What is contemplated here is providing for administrative penalties and fines for violations of the act. I think everyone in the room will know that there is the ability to decertify riding associations for failure to comply, and there are certain provisions that disqualify candidates. But unlike most acts that are of an enforcement nature, there is no ability to say, “You have had three notices to file your annual returns, you haven’t done that and we’re fining you $300,” or whatever. I’m wondering what this committee thinks about that, and I’m going to start with Mr. Zimmer.
Mr. David Zimmer: As you recall, the CEO spoke strongly about this, and essentially what he said, because the only recourse for any offence, including all the minor offences, was to go to the Attorney General, and that was such a cumbersome, heavy-handed, nuclear-weapon approach—
Mr. David Zimmer: Yes, the politicians. So for this administrative stuff, he wanted the ability to step in quickly, bring the hammer down and say, “Do this or it’s going to cost you a thousand bucks” or something to snap the thing along. It just makes sense.
Mr. Peter Kormos: The observation was this: People who are doing this work—our local financial officers, the tabulators—are volunteers. They’re working out of little basement offices, their dens or what have you. There was concern about the fact that there isn’t a clear distinction between overt criminal behaviour or intentional behaviour versus inadvertent behaviour, and the concern that inadvertent behaviour, where there is no evil motive—right?—or intention or goal, shouldn’t be punished. To have administrative fines means there’s no trial of any sort; it’s unfair. The recourse to the Attorney General would provide a guarantee that only this conduct, where there was an intention to defraud, where it was an intentional violation, I suspect, would be prosecuted.
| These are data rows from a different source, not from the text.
===== config.mk =====
export PLATFORM = sky130hd
export DESIGN_NAME = lsd_rsd_fifo
export DESIGN_NICKNAME = d
export VERILOG_FILES = /design/src/rtl/lsd_radix_sort_decimal_assert.svh /design/src/rtl/lsd_rsd_pkg.sv /design/src/rtl/lsd_rsd_fifo.sv
export SDC_FILE = /design/constraint.sdc
export NUM_CORES = 1
export LEC_CHECK = 0
export BUFFER_PORTS_ARGS = -buffer_cell sky130_fd_sc_hd__buf_2
export CORE_MARGIN = 2
export CORE_UTILIZATION = 49
export CTS_CLUSTER_DIAMETER = 40
export DETAILED_ROUTE_END_ITERATION = 16
export PLACE_DENSITY = 0.81
export RECOVER_POWER = 50
export SETUP_SLACK_MARGIN = 0.4
export SYNTH_ARGS = -nofsm -noshare
export SYNTH_HDL_FRONTEND = slang
export SYNTH_SLANG_ARGS = --single-unit
export TNS_END_PERCENT = 10

===== constraint.sdc =====
create_clock -name clk_i -period 13.4 [get_ports clk_i]
set_input_delay 2.68 -clock clk_i [delete_from_list [all_inputs] [get_ports clk_i]]
set_output_delay 2.68 -clock clk_i [all_outputs]
set_load 0.03 [all_outputs]

===== src/rtl/lsd_radix_sort_decimal_assert.svh =====
// Assertion helpers used by the sorter's back end module.
// Each module that uses them names its clock clk_i and its reset rst_ni.
`ifndef LSD_RADIX_SORT_DECIMAL_ASSERT_SVH
`define LSD_RADIX_SORT_DECIMAL_ASSERT_SVH

// Clocked property, off while reset is asserted.
`define LSD_RSD_ASSERT(lbl, prop) \
  lbl: assert property (@(posedge clk_i) disable iff (!rst_ni) (prop)) \
    else $error("lsd_rsd: assertion failed");

// Condition that must never be seen at a clock edge.
`define LSD_RSD_NEVER(lbl, cond) `LSD_RSD_ASSERT(lbl, !(cond))

`endif


===== src/rtl/lsd_rsd_pkg.sv =====
package lsd_rsd_pkg;

  localparam int MAX_RECORDS = 64;
  localparam int DIGITS      = 10;
  localparam int TAG_BITS    = 16;

  localparam int KEY_W       = 34;
  localparam int TAG_W       = 16;
  // decimal digits needed to hold any 34-bit key
  localparam int BCD_DIGITS  = 11;
  localparam int SORT_DIGITS = (DIGITS < BCD_DIGITS) ? DIGITS : BCD_DIGITS;
  localparam int DIG_W       = 4 * SORT_DIGITS;
  localparam int BCD_W       = 4 * BCD_DIGITS;
  localparam int STORE_TAG_W = (TAG_BITS < TAG_W) ? TAG_BITS : TAG_W;
  localparam int NUM_BINS    = 10;

  localparam int CNT_W  = $clog2(MAX_RECORDS + 1);
  localparam int ADDR_W = (MAX_RECORDS > 1) ? $clog2(MAX_RECORDS) : 1;
  localparam int PASS_W = (SORT_DIGITS > 1) ? $clog2(SORT_DIGITS) : 1;

  // binary to decimal conversion, key bits shifted in per cycle
  localparam int DAB_BITS  = 2;
  localparam int DAB_STEPS = (KEY_W + DAB_BITS - 1) / DAB_BITS;
  localparam int STEP_W    = (DAB_STEPS > 1) ? $clog2(DAB_STEPS) : 1;
  localparam int SH_W      = DAB_STEPS * DAB_BITS;

  localparam int FIFO_DEPTH = 2;
  localparam int FIFO_PTR_W = $clog2(FIFO_DEPTH);

  typedef logic [KEY_W-1:0]       key_t;
  typedef logic [TAG_W-1:0]       tag_t;
  typedef logic [STORE_TAG_W-1:0] stag_t;
  typedef logic [DIG_W-1:0]       digits_t;
  typedef logic [BCD_W-1:0]       bcd_t;
  typedef logic [SH_W-1:0]        sh_t;
  typedef logic [CNT_W-1:0]       cnt_t;
  typedef logic [ADDR_W-1:0]      addr_t;
  typedef logic [PASS_W-1:0]      pass_t;
  typedef logic [STEP_W-1:0]      step_t;
  typedef logic [3:0]             digit_t;

  typedef struct packed {
    key_t    key;
    stag_t   tag;
    digits_t digits;
  } rec_t;

  typedef struct packed {
    key_t    key;
    stag_t   tag;
    digits_t digits;
    logic    last;
  } entry_t;

endpackage


===== src/rtl/lsd_rsd_fifo.sv =====
module lsd_rsd_fifo (
  input  logic                 clk_i,
  input  logic                 rst_ni,
  input  logic                 push_valid_i,
  output logic                 push_ready_o,
  input  lsd_rsd_pkg::entry_t  push_data_i,
  output logic                 pop_valid_o,
  input  logic                 pop_ready_i,
  output lsd_rsd_pkg::entry_t  pop_data_o
);

  lsd_rsd_pkg::entry_t                  slots_q [lsd_rsd_pkg::FIFO_DEPTH];
  logic [lsd_rsd_pkg::FIFO_PTR_W-1:0]   wr_ptr_q, rd_ptr_q;
  logic [lsd_rsd_pkg::FIFO_PTR_W:0]     fill_q;
  logic                                 push, pop;

  assign push_ready_o = (fill_q != (lsd_rsd_pkg::FIFO_PTR_W + 1)'(lsd_rsd_pkg::FIFO_DEPTH));
  assign pop_valid_o  = (fill_q != '0);
  assign push         = push_valid_i && push_ready_o;
  assign pop          = pop_valid_o && pop_ready_i;
  assign pop_data_o   = slots_q[rd_ptr_q];

  always_ff @(posedge clk_i or negedge rst_ni) begin
    if (!rst_ni) begin
      wr_ptr_q <= '0;
      rd_ptr_q <= '0;
      fill_q   <= '0;
    end else begin
      if (push) begin
        wr_ptr_q <= wr_ptr_q + 1'b1;
      end
      if (pop) begin
        rd_ptr_q <= rd_ptr_q + 1'b1;
      end
      if (push && !pop) begin
        fill_q <= fill_q + 1'b1;
      end else if (pop && !push) begin
        fill_q <= fill_q - 1'b1;
      end
    end
  end

  always_ff @(posedge clk_i) begin
    if (push) begin
      slots_q[wr_ptr_q] <= push_data_i;
    end
  end

endmodule


==> results of run 1 <==
==> report_power, final <==
group	internal (mW)	total, mW	leakage, nW	switching (mW)
clock	0.253	0.450	0.260	0.198
sequential	0.800	0.870	1.74	0.0703
combinational	0.306	0.770	1.37	0.464
total	1.36	2.09	3.36	0.732
==> area by class of cell <==
class	count	area, um^2
inverters	1	3.75
multi-input cells	104	1420
repair buffers	190	898
flip-flops and latches	186	5570
well taps	184	230
clock inverters	14	106
fillers	1089	5770
clock buffers	18	429
==> cell families after synthesis <==
| kind of cell | Yosys count |
|---|---|
| xor gates and xnor gates | 5 |
| muxes | 91 |
| and+or+nand+nor | 7 |
| adders and majority gates | 1 |
| buffers and inverters | 11 |
| DFF | 186 |
==> sequential cells by signal, indices dropped and copies added, names as in the netlist <==
name	cells
fill_q	2
rd_ptr_q	1
wr_ptr_q	1
slots_q	182
==> worst max path at each step <==
stage | from | endpoint | slack, ps | cells after the start
5_1_grt | push_valid_i | slots_q[0][60] | 7330 | 4
6_report | push_valid_i | slots_q[0][59] | 7660 | 4
3_3_place_gp | rd_ptr_q | pop_data_o[88] | 8410 | 3
2_1_floorplan | push_valid_i | slots_q[0][0] | 6290 | 2
4_1_cts | rd_ptr_q | pop_data_o[52] | 7910 | 3
3_5_place_dp | rd_ptr_q | pop_data_o[52] | 8370 | 3
==> cells in the mapped netlist <==
master,instances
nand2b_1,1
buf_6,1
inv_1,1
buf_12,8
mux2_4,80
nand2_1,2
or2_2,1
ha_1,1
buf_2,1
mux2_2,11
xnor2_1,3
and3_1,1
nor2_1,2
dfrtp_1,4
xor2_1,2
edfxtp_1,182
==> through the flow <==
step	utilization, %	area [um^2]	setup WS (ps)	cells
after global routing	60.0	8650	7330	697
after floorplan	-	7160	6290	301
after detailed placement	56.8	8190	8370	665
final	60.0	8650	7660	697
after CTS	60.5	8720	7910	697
after global placement	56.8	8190	8410	665
==> per-layer routing <==
layer  vias to the layer above  track usage [%]  share of wire, %
met3                        22             5.97               7.3
li1                       1589                -                 -
met5                         -                0                 0
met2                       134             27.4                53
met4                         0             7.12               2.5
met1                      1667             17.0                37
==> placed cells by master (no fill, tap or decap), types with 2 or more instances in the layout <==
cell,count
clkinv_2,4
buf_2,139
nor2_1,2
clkinvlp_4,2
mux2_2,11
edfxtp_1,182
clkbuf_1,48
xnor2_1,3
xor2_1,2
buf_4,3
clkinv_4,2
nand2_1,2
mux2_4,80
dfrtp_1,3
clkbuf_16,17
clkinv_1,4
==> worst reg2reg max path, stage by stage, from the launching register on <==
cell and delay [ps]:
dfrtp_1 420, nand2b_1 160, nand2_1 100, nor2_1 1880, buf_4 920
So there were concerns about the failure to recognize the local executive types or volunteers. There was a concern about the fact that there isn’t some leeway like the presumed 15-kilometre-an-hour leeway on the 400 series highways. Everybody assumes that you don’t get pulled over for speeding and it’s pretty safe. It’s actually like an area in which there perhaps can be—you know, bank tellers have to stand on their feet counting at the end of the day; some of them spend hours at the end of the day. They’re not allowed to take the 15 cents out of their pocket. It’s a silly thing that banks do to their employees. It’s designed to maintain integrity, and I understand that.
Mr. David Zimmer: My understanding from what the CEO said, and my sense of how he’d approach this, is that the last thing they want to do is lower the boom on someone or impose a fine. In fact, the practice is that when there are violations and stuff, there are telephone calls, “You’ve done this. Can you clean this up? Can you stop doing that? Can you get this filed in?” and they make a series of repeated calls and so forth. It’s only after those discretionary steps, the telephone calls and “Can you clean this up”—when that fails—do they then even think about imposing the penalty. So your point about cutting some slack I think is implicit in the system and certainly implicit and explicit in the testimony of the CEO. That’s how he would enforce it.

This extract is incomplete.